Output in unmerged batch mtz

Can 1/(spaceship) output unmerged mtz files in batches? I can’t seem to figure out how to do that if so. Gemmi can, but it’s messy:

cell = ds_corr.cell
sg = ds_corr.spacegroup

ds_corr = rs.DataSet(whatever)

mtz_out = gemmi.Mtz(with_base=True)
mtz_out.spacegroup = sg
mtz_out.cell = cell

ds = mtz_out.add_dataset("combined")
ds.project_name = "whatamidoing"
ds.crystal_name = "pleasehelp"
dataset_id = ds.id

# Add columns: M/ISYM BATCH I SIGI LAMBDA
mtz_out.add_column("M/ISYM", "Y", dataset_id=dataset_id)
mtz_out.add_column("BATCH", "B", dataset_id=dataset_id)
mtz_out.add_column("I", "J", dataset_id=dataset_id)
mtz_out.add_column("SIGI", "Q", dataset_id=dataset_id)
mtz_out.add_column("LAMBDA", "R", dataset_id=dataset_id)

all_data = []
for batch, group in ds_corr.groupby(by='BATCH'):
    nrefls = len(group)
    # Build array: H K L M/ISYM BATCH I SIGI LAMBDA
    batch_data = np.column_stack([
        group.index.get_level_values('H').to_numpy(),
        group.index.get_level_values('K').to_numpy(),
        group.index.get_level_values('L').to_numpy(),
        group['M/ISYM'].to_numpy(),  
        np.full(nrefls, batch, dtype='f4'),
        group['I'].to_numpy(),
        group['SIGI'].to_numpy(),
        group['LAMBDA'].to_numpy()
    ])
    all_data.append(batch_data)

combined = np.vstack(all_data)
mtz_out.set_data(combined)

nbatch = ds_corr.groupby(by='BATCH').ngroups

for b in range(1, nbatch + 1):
    batch = gemmi.Mtz.Batch()
    batch.number = b
    batch.cell = cell
    batch.dataset_id = dataset_id
    mtz_out.batches.append(batch)

mtz_out.sort()
mtz_out.write_to_file("combined_sorted_lorentz.mtz")
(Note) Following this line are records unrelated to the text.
--- src/rtl/seg7_scan_driver.sv ---
// seg7_scan_driver: 4-digit seven-segment scan controller with frame-synchronous display update
module seg7_scan_driver #(
    parameter int CLK_DIV = 100000
) (
    input  logic        clk,
    input  logic        rst,
    input  logic [15:0] value,
    input  logic        load,
    input  logic        blank_lz,
    input  logic [3:0]  dp_en,
    output logic [1:0]  scan_sel,
    output logic [3:0]  an,
    output logic [7:0]  seg,
    output logic        frame_done
);
    localparam int PW = (CLK_DIV > 2) ? $clog2(CLK_DIV) : 1;

    logic [PW-1:0] r_pre;
    logic [1:0]    r_sel;
    logic [3:0]    r_an;
    logic [7:0]    r_seg;
    logic          r_frame;
    logic [15:0]   r_disp;
    logic [15:0]   r_shadow;
    logic          r_pend;

    logic          w_tick;
    logic          w_frame;
    logic [1:0]    w_sel_nx;
    logic [15:0]   w_disp_nx;
    logic [15:0]   w_upper;
    logic [3:0]    w_nib;
    logic          w_blank;
    logic [6:0]    w_hex;

    function automatic logic [6:0] f_hex(input logic [3:0] n);
        case (n)
            4'h0: f_hex = 7'h40;
            4'h1: f_hex = 7'h79;
            4'h2: f_hex = 7'h24;
            4'h3: f_hex = 7'h30;
            4'h4: f_hex = 7'h19;
            4'h5: f_hex = 7'h12;
            4'h6: f_hex = 7'h02;
            4'h7: f_hex = 7'h78;
            4'h8: f_hex = 7'h00;
            4'h9: f_hex = 7'h10;
            4'hA: f_hex = 7'h08;
            4'hB: f_hex = 7'h03;
            4'hC: f_hex = 7'h46;
            4'hD: f_hex = 7'h21;
            4'hE: f_hex = 7'h06;
            default: f_hex = 7'h0E;
        endcase
    endfunction

    // Next-state scan position and display contents; outputs are registered from these so they never lag scan_sel
    always_comb begin
        w_tick    = (r_pre == PW'(CLK_DIV - 1));
        w_frame   = w_tick && (r_sel == 2'd3);
        w_sel_nx  = w_tick ? r_sel + 2'd1 : r_sel;
        w_disp_nx = !w_frame ? r_disp : load ? value : r_pend ? r_shadow : r_disp;
        w_upper   = w_disp_nx >> {w_sel_nx, 2'b00};
        w_nib     = w_upper[3:0];
        w_blank   = blank_lz && (w_sel_nx != 2'd0) && (w_upper == 16'h0);
        w_hex     = w_blank ? 7'h7F : f_hex(w_nib);
    end

    // Prescaler, scan position, shadow buffering and registered display outputs
    always_ff @(posedge clk or posedge rst) begin
        if (rst) begin
            r_pre    <= '0;
            r_sel    <= 2'd0;
            r_an     <= 4'b1111;
            r_seg    <= 8'hFF;
            r_frame  <= 1'b0;
            r_disp   <= 16'h0;
            r_shadow <= 16'h0;
            r_pend   <= 1'b0;
        end else begin
            r_pre    <= w_tick ? '0 : r_pre + PW'(1);
            r_sel    <= w_sel_nx;
            r_an     <= ~(4'b0001 << w_sel_nx);
            r_seg    <= {~dp_en[w_sel_nx], w_hex};
            r_frame  <= w_frame;
            r_disp   <= w_disp_nx;
            r_shadow <= load ? value : r_shadow;
            r_pend   <= (load && !w_frame) || (r_pend && !w_frame);
        end
    end

    assign scan_sel   = r_sel;
    assign an         = r_an;
    assign seg        = r_seg;
    assign frame_done = r_frame;
endmodule

--- config.mk ---
export PLATFORM = sky130hd
export DESIGN_NAME = seg7_scan_driver
export DESIGN_NICKNAME = d
export VERILOG_FILES = /design/src/rtl/seg7_scan_driver.sv
export SDC_FILE = /design/constraint.sdc
export NUM_CORES = 1
export LEC_CHECK = 0
export BUFFER_PORTS_ARGS = -buffer_cell sky130_fd_sc_hd__buf_2
export CAP_MARGIN = 0
export CORE_ASPECT_RATIO = 2
export CORE_UTILIZATION = 47
export DETAILED_ROUTE_END_ITERATION = 10
export PLACE_DENSITY = 0.78
export SLEW_MARGIN = 20
export SYNTH_ARGS = -nofsm -noshare
export SYNTH_HDL_FRONTEND = slang
export SYNTH_SLANG_ARGS = --single-unit
--- constraint.sdc ---
create_clock -name clk -period 7.45 [get_ports clk]
set_input_delay 1.49 -clock clk [delete_from_list [all_inputs] [get_ports clk]]
set_output_delay 1.49 -clock clk [all_outputs]
set_load 0.005 [all_outputs]
==> out/qor.txt, run 1 <==
share of the synthesized area in the top cell type -> 0.413
Congestion Overflow GR -> 0
asr flop ratio synth -> 1.00
Chip Width -> 60.4 um
part of the Yosys area used for sequential elements -> 0.512
post-synthesis mux area share -> 0.0694
io pins -> 39
clock transition at the registers of the reported paths -> 0.05 ns
Synth area leaders -> dfrtp_1 41%, dfstp_2 9.8%, mux2_2 6.3%
row cnt -> 42
clock latency on the worst-skew pair -> 0.33 ns
die area -> 7180 um2
Final setup viols -> 0
max-cap violations -> 0
status -> finished clean
VDD IR-drop max -> 0.121 mV
XOR/XNOR Fraction of Synth Area -> 0.0409
Starting Density -> 0.485
drt pass-1 iters -> 4
number of CTS-inserted buffers -> 9
core area -> 6620 um2
HPWL after DPL -> 5.30 mm
CTS tree -> yes
Worst slew margin -> 0.477
vias per cell -> 5.62
Pleak -> 1.72 nW
cell taking the most area after synthesis -> dfrtp_1
Max Fanout on Critical Path -> 19
main combinational cell family by area after synthesis -> simple AND/OR/NAND/NOR gates
synthesized area -> 3210 um2
Design Area, Final -> 3760 um2
H-tree Lvls -> 3
Hold EP -> r_pre[0]
Syn. warnings -> 0
fin worst setup slack -> 3.34 ns
Post-Synthesis Cells -> 306
Area Growth Syn to Fin -> 17.3%
Tot Pwr -> 0.850 mW
Setup Buffers After CTS -> 0
post-synthesis compound-gate area fraction -> 0.118
Pwr Density -> 226 nW/um2
nets@finish -> 377
reg2reg path depth -> 14
CP required -> 7.67 ns
vias in the first global route -> 2468
# fillers -> 578
fmax -> 0.243 GHz
IO buf count -> 38
synthesized net count -> 338
worst r2r src -> r_pre[0]
antenna viol nets, final -> 0
CTS root buf -> clkbuf_16
CTS resizes -> 0
Tightest Pin Transition -> 0.763 ns
Iteration-0 DRC Markers -> 83
RSZ-0062 raised after global routing -> false
Critical Path AT -> 4.33 ns
Post-Syn Area per Cell -> 10.5 um2
R2R setup slack -> 3.34 ns
GPL Wtd Cong -> 0.873
reg2reg end -> seg[6]
Total Routed Length -> 7.29 mm
most frequent cell after synthesis -> dfrtp_1
Pins Over Slew Limit -> 0
hold_buf cts -> 0
commonest cells in the synthesized netlist -> 53 x dfrtp_1, 45 x nor2_1, 22 x nand2_1
flops & latches, synth -> 65
Final period util -> 0.552
initial antenna violation count -> 0
Post-Synth Simple-Gate Area -> 0.193
# diodes -> 0
synth unique cells -> 53
Hold Crit Class -> reg2reg
fraction of layout cells with a size suffix above 1 -> 0.287
# DRC -> 0
routed len/inst -> 16.7 um
final hold violation count -> 0
Worst Setup Path Type -> reg2reg
clock period minus worst slack -> 4.11 ns
Post-DP Area -> 3450 um2
Critical Path End Type -> flop
startpoint types -> flop
aggregate global-route resource usage -> 0.222
hold path depth -> 1
Sum Neg Setup Slack -> 0 ns
DP Worst Slack -> 3.23 ns
clk buf depth -> 2
clk_skew -> 0.00417 ns
pin count of the biggest net entering global routing -> 66
top_reg_cell synth -> dfrtp_1
Post-Synth Adder-Cell Area -> 0.0312
hold_sp -> r_pre[0]
EDFF count, synth -> 0
total number of vias -> 2455
CTS sink cnt -> 65
first-pass GRT wire length -> 11.5 mm
Die H -> 119 um
## kinds of logic (layout without fill, tap and decap cells)
group | after synthesis | after routing
compound gates | 57 | 57
xor+xnor | 15 | 15
fa+ha+maj | 8 | 8
buf+inv | 23 | 66
flops | 65 | 65
mux | 20 | 20
simple gates | 118 | 118
## layout by cell type (no fill, tap or decap), types with 3 or more instances in the layout
| cell | n |
|---|---|
| ha_1 | 8 |
| inv_1 | 8 |
| nand3_1 | 10 |
| xor2_1 | 7 |
| nor2b_1 | 3 |
| buf_2 | 38 |
| clkbuf_16 | 9 |
| o22ai_1 | 17 |
| a21oi_2 | 3 |
| nand4_1 | 7 |
| nand2_1 | 22 |
| a21oi_1 | 11 |
| dfrtp_1 | 53 |
| nor4_1 | 3 |
| dfstp_2 | 12 |
| o21ai_0 | 8 |
| nor2_1 | 45 |
| nor3_1 | 8 |
| xnor2_1 | 8 |
| mux2_2 | 18 |
## flip-flops by register name, summed over array words and instances (netlist names)
register and count:
scan_sel 2, frame_done 1, seg 8, r_pend 1, r_pre 17, an 4
r_disp 16, r_shadow 16
## layer usage
| metal | GRT usage | up-vias | wire length, um |
|---|---|---|---|
| met5 | 0 | - | 0 |
| met4 | 0.156 | 0 | 382 |
| met3 | 0.0510 | 25 | 207 |
| met2 | 0.382 | 59 | 4030 |
| met1 | 0.219 | 1208 | 2670 |
| li1 | - | 1163 | - |
## layout make-up
class | count | area, um2 | share of cell area
multi-input cells | 218 | 1450 | 0.386
repair buffers | 40 | 205 | 0.0545
clock buffers | 12 | 246 | 0.0655
well taps | 88 | 110 | 0.0293
inverters | 11 | 42.5 | 0.0113
clock inverters | 3 | 65.1 | 0.0173
flip-flops and latches | 65 | 1640 | 0.436
## worst max-delay path by stage
stage,startpoint,slack (ns),depth (start not counted),end
6_report,r_pre[0],3.34,14,seg[6]
5_1_grt,r_pre[0],3.07,13,seg[0]
4_1_cts,r_pre[0],3.36,14,seg[6]
3_5_place_dp,load,3.23,10,seg[0]
3_3_place_gp,load,3.28,10,seg[0]
2_1_floorplan,load,3.77,10,seg[0]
Hi @aaronfinke, can you say a little more about your use case? I’m a little unsure what wrangling your snippet does apart from telling gemmi to write batch headers. If you want to edit the batch headers, that probably needs to happen at the gemmi level. While rs supports “BATCH” columns to associate reflections with specific batches, it doesn’t have support fort batch headers which map BATCH numbers to dataset IDs.

I think you can probably simplify your code if you do whatever manipulations you want in rs, convert your rs.DataSet to gemmi, and edit the batch headers there.

ds = rs.read_mtz(whatever)

 ... #do whatever fancy stuff you want here to sort / modify ds

dataset_id = 0
cell = ds.cell
mtz = ds.to_gemmi()
for b in ds.BATCH.unique():
    batch = gemmi.Mtz.Batch()
    batch.number = b
    batch.cell = cell
    batch.dataset_id = dataset_id
    mtz.batches.append(batch)

mtz_out.write_to_file("combined_sorted_lorentz.mtz")

It’s definitely not ideal. Couple of questions

  1. should we modify rs to use the above strategy to populate batch headers automatically?
  2. should we add methods to edit batch headers in rs? or should we just punt that to gemmi?

I wanted to output an mtz file for input into aimless, which requires batch headers.

  1. should we modify rs to use the above strategy to populate batch headers automatically?

maybe- up to you if you want to include this functionality. Since it’s exclusive to mtz, maybe just set it as an option when writing to ds.write_mtz, like:

ds.write_mtz("foo.mtz", batch=True)

And if batch=True it can just run the gemmi batch file write like I’ve done above, but only if there’s a proper BATCH column in the dataset (e.g. raise ValueError if no BATCH column).

  1. should we add methods to edit batch headers in rs? or should we just punt that to gemmi?

I can’t think of a reason to do it other than for output to mtz. rs can do any other manipulation with a simple ds.groupby('BATCH') which is way simpler than anything else. I’d just stick with gemmi.